Round Trip by Craig Kasper
or solve online (using our beta test of Penpa-Edit tools; in default linex mode: left-click+drag draws line, right click marks X on edge)
Theme: Odd Lots
Author/Opus: This is the 7th puzzle from guest contributor Craig Kasper.
Rules: Draw a single loop in the grid which may cross itself orthogonally, but otherwise does not touch or retrace itself. The clue numbers to the left/right of the rows indicate the number of squares visited by the nearest section of the loop that travels horizontally in the rows. The clue numbers to the top/bottom of the columns indicate the number of squares visited by the nearest section of the loop that travels vertically in the columns.
Also, see this example:
Answer String: Enter the number of empty squares for each row from top to bottom, followed by a comma, and then the number of turns for each row from top to bottom. This example has the key “100000,422224”.
Time Standards (highlight to view): Grandmaster = 3:30, Master = 5:00, Expert = 10:00
Solution: PDF; a solution video is available here.
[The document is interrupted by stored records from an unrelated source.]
<file path="/design/flow/config.mk">
export PLATFORM = sky130hd
export DESIGN_NAME = slow_clk
export DESIGN_NICKNAME = slow_clk
export VERILOG_FILES = /design/flow/design.v
export SDC_FILE = /design/flow/constraint.sdc
export NUM_CORES = 4
export LEC_CHECK = 1
export CORE_AREA = 10 10 110 110
export DIE_AREA = 0 0 120 120
</file>
<file path="/design/flow/constraint.sdc">
current_design slow_clk

set clk_period 5.7
set clk_io_pct 0.2

create_clock -name clk0 -period $clk_period [get_ports {clk_in}]

set non_clock_inputs [all_inputs -no_clocks]
set_input_delay [expr $clk_period * $clk_io_pct] -clock clk0 $non_clock_inputs
set_output_delay [expr $clk_period * $clk_io_pct] -clock clk0 [all_outputs]
</file>
<file path="/design/flow/design.v">
module slow_clk(clk_in, clk_out);
	input clk_in;
	output clk_out;
	reg [25:0] counter = 0;
	always @ (posedge clk_in) begin  
		counter <= counter + 1;
		if (counter == 500_000) begin
			counter <= 0;
			clk_out <= ~clk_out;
		end 
	end
endmodule
</file>
<file path="/design/flow/run.sh">
#!/bin/bash
# OpenROAD 26Q1-2900-gdf79404cd8, Yosys 0.63+post, stock flow scripts
make -C /OpenROAD-flow-scripts/flow DESIGN_CONFIG=/design/flow/config.mk WORK_HOME=/design/flow/orfs finish
</file>
==> out/qor.csv <==
stage,metric,value,unit
timing,finalMaxSlewViolations,0,
setup_path,timing_worst_setup_path_type,reg -> out,
timing,relSlewSlack,44.7,%
timing,grt_setup_unrepaired,false,
setup_path,critical_path.startpoint_type,register,
setup_path,ff2ff_setup_slack,3.79,ns
timing,worst-slew-pin-transition,0.827,ns
clock_network,numCtsBuffers,3,
clock_network,clockRootBuffer,clkbuf_8,
synthesis,enable_flop_cells,1,
synthesis,postSynth.topFlopCell,dfxtp_1,
min_path,timing.hold.worst.class,reg -> reg,
global_routing,total_global_route_track_usage,2.86,%
pwr,ir_worst_vdd,0.0968,mV
synthesis,yosys.area.top_type_share,44.7,%
pwr,sw_frac_of_total,18.7,%
pwr,cell_internal_pwr,0.000239,W
route,avgViaCountPerCell,3.18,
route,ant_nets,0,
clock_network,clock_tree.htree_level_count,1,
timing,finalWorstSetupSlack,3.48,ns
global_routing,grt_first_pass_wirelength,3600,um
place,detailed_place_hpwl,1360,um
min_path,worstHoldPathCells,1,
pwr,power.switching,0.0000551,W
setup_path,worst_path_max_delay_cell,clkdlybuf4s50_1,
setup_path,reg2reg_from,counter[15]$_SDFF_PN0_,
synthesis,synthesized_registers,27,
place,preCtsSetupSlack,3.76,ns
floorplanning,chipArea,14400,sq um
clock_network,clock_sinks,27,
floorplanning,top_level_ports,2,
setup_path,cp_num_buf_inv,1,
pwr,power.leakage,0.419,nW
synthesis,yosys_warnings,2,
synthesis,synth.cellmix.compoundShare,2.58,%
global_routing,grt_overflow_total,0,
setup_path,crit_path_end_kind,output port,
flow_run,maxCapViolations,0,
clock_network,post_cts_resize_count,0,
clock_network,clock_tree.buffer_depth,2,
synthesis,yosys_cells,122,
finish,layout_top_cell_excl_fill_tap,dfxtp_1,
route,antennaDiodeCount,0,
pwr,share_clk_of_total_power,35.7,%
clock_network,postCtsSetupRepairBufs,0,
synthesis,synth_area_per_cell,9.54,sq um
route,drt_pre_antenna_iters,4,
timing,setup_viol,0,
pwr,power_density,214,nW/um^2
route,final_wirelength,1960,um
timing,layout_min_cycle_time,2.22,ns
finish,area_delta_synth_final,18.3,%
synthesis,netlist.top_cell.by_area,dfxtp_1,
floorplanning,effective_utilization_at_floorplan,11.9,%
synthesis,fa_ha_area_share,2.15,%
flow_run,warnings,26,
timing,tns,0,ns
timing,final-hold-violation-count,0,
clock_network,tritoncts,done,
finish,most_frequent_logic_cells_in_the_routed_design,"26 x dfxtp_1, 16 x nor2_1, 14 x xnor2_1",
synthesis,syn_inst,122,
floorplanning,design.core.area,9770,sq um
global_routing,vias_in_the_first_global_route,781,
route,drt_iter0_markers,37,
setup_path,critical_path.top_delay_family,buffers and inverters,
pwr,seqPwrFrac,64.3,%
setup_path,rr_endpoint,clk_out$_DFFE_PN_,
place,io_buffer_count,1,
finish,final_layout_size_suffix_gt1_share,5.60,%
synthesis,post_synth_instance_area,1160,sq um
global_routing,antenna_violations_before_repair,0,
floorplanning,placementRows,36,
setup_path,worstPathMaxFanout,2,
global_routing,grt_max_degree,15,
floorplanning,chipHeight,120,um
place,gp_congestion,0.780,
min_path,whs_endpoint,counter[25]$_SDFF_PN0_,
clock_network,clock.latency.late_pin,0.27,ns
synthesis,top_cells_by_area,"dfxtp_1 45%, xnor2_1 11%, xor2_1 5.3%",
route,dr_vias,821,
synthesis,yosys-mux-area-fraction,0,%
setup_path,timing.reg2reg.worst_path_depth,3,
route,wl_cell,7.61,um
clock_network,cts_hold_buffers,0,
floorplanning,fp.dieW,120,um
synthesis,yosys.area_share.xor_xnor,15.8,%
min_path,hp-start,counter[25]$_SDFF_PN0_,
synthesis,ys_async_sr_fraction,0,%
synthesis,seq_area_frac_synth,47.3,%
setup_path,crit_chain,clkdlybuf4s50_1,
synthesis,number_of_library_cell_types_mapped_by_synthesis,28,
setup_path,critical_path_arrival,1.08,ns
synthesis,synth.yosys.chip_area,1160,sq um
route,remaining_drc_errors,0,
timing,fin_crit_sh,38.9,%
timing,maxClockFrequency,0.451,GHz
setup_path,critPathRequiredTime,4.56,ns
outcome,status,"complete, no violations",
timing,worst_clk_skew,0.00435,ns
pwr,pwr-share-comb,0,%
clock_network,cts.clk_slew.worst_paths,0.08,ns
finish,fin_util,14.1,%
setup_path,slowest_delay,0.47,ns
synthesis,yosys.area_share.simple,29.8,%
setup_path,critical_path_cell_count,1,
synthesis,logic_family,simple AND/OR/NAND/NOR gates,
[synth_stat cells, types with 2 or more instances]
cell type  instances
xnor2_1           14
nand4_1            8
nand3_1            6
dfxtp_1           26
nand2_1            8
nor3_1             3
and4_1             2
a21oi_1            2
inv_1              5
ha_1               2
nor2_1            16
xor2_1             7
nor4_1             8
[through the flow]
| step | area (sq um) | instances | total power, W | hold WS [ns] |
|---|---|---|---|---|
| 3_3_place_gp | 1330 | 254 | 0.000194 | 0.459 |
| 6_report | 1380 | 258 | 0.000295 | 0.476 |
| 5_1_grt | 1380 | 258 | 0.000305 | 0.487 |
| 2_1_floorplan | 1160 | 122 | 0.000194 | 0.435 |
| 4_1_cts | 1380 | 258 | 0.000300 | 0.476 |
| 3_5_place_dp | 1330 | 254 | 0.000194 | 0.457 |
[worst max path at each step]
stage,startpoint,end,slack (ns)
after CTS,clk_out$_DFFE_PN_,clk_out,3.46
after global routing,clk_out$_DFFE_PN_,clk_out,3.43
final,clk_out$_DFFE_PN_,clk_out,3.48
[cells by family (layout without fill, tap and decap cells)]
kind of cell             count (synthesis)  in the layout
AND-OR/OR-AND                            5              5
adder cells (fa/ha/maj)                  2              2
buffers and inverters                    7             10
XOR/XNOR                                21             21
flip-flops                              27             27
AND/OR/NAND/NOR                         60             60
[cell type report]
cell class                      count  area [sq um]
Fill cell                        1089          8400
Multi-Input combinational cell     88           586
Sequential cell                    27           551
Tap cell                          133           166
Clock buffer                        4          45.0
Inverter                            5          18.8
Timing Repair Buffer                1          10.0
[metal layers]
metal	global-route usage, %	part of all wire [%]
met1	3.73	50
met4	0.905	3.7
met2	4.61	43
met3	0.666	3.3
met5	0	0
[power groups by stage]
stage	Clock, W	Combinational, W	Sequential [W]
5_1_grt	0.000115	0.000000000175	0.000189
6_report	0.000105	0.000000000175	0.000189
4_1_cts	0.000110	0.000000000175	0.000189
[state kept, by name, indices dropped and copies added (netlist names)]
| signal | flops |
|---|---|
| clk_out | 1 |
| counter | 26 |
Power is estimated from default activity; no workload was simulated.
Note: Follow this link for other Round Trip puzzles. Some more Round Trip puzzles can be found in the book Loop Variety Collection by Ashish Kumar and Murat Can Tonta.
I’m enjoying these puzzles. One thing I’m less wedded to is the answer key. I think I’d prefer the “ILX-” notation that Croco-Puzzle has been using for this sort of thing for a couple of key rows.
I have to agree with that, I *really* dislike the answer key format for these puzzles. Perhaps instead something more like what you use for Star Battle or Battleships would work better, ie column of first or second turn for each row, 0 if there are no horizontals.
– Neelix
These puzzles are great, but I’m having a real tough time working out my notation for tracking things mid-solve.
Wednesday I needed to differentiate “endpoint that definitely doesn’t extend” from “endpoint that maybe extends”. Today I need to differentiate “two-way intersection” from “two-way that might become four-way”.
I’ve been putting a “T” for the “endpoint that definitely doesn’t extend” and a plus for the “two-way that might become a four-way”. In both cares I erase or grey out the extra branches that don’t get used, turning either T or + into an L.
I have been doing well “X”ing the borders where I know the lines can’t cross to another cell (as on the opposite sides of lines drawn parallel with the grid border), and extending those X’s into adjacent cells that can by extension not make an + junction. That way, when I have a corner connection, I know if it can be a + or not if it has an X on a border or not. And if there are no X’s, I know that it simply might end up being a + junction.
I had to restart this one for some reason, but got it cleanly and quickly the second time through. I always enjoy Craig’s puzzles.
I agree with Vraal. Mark walls onto the cell edges that the path cannot cross, should fix both your differentiation issues.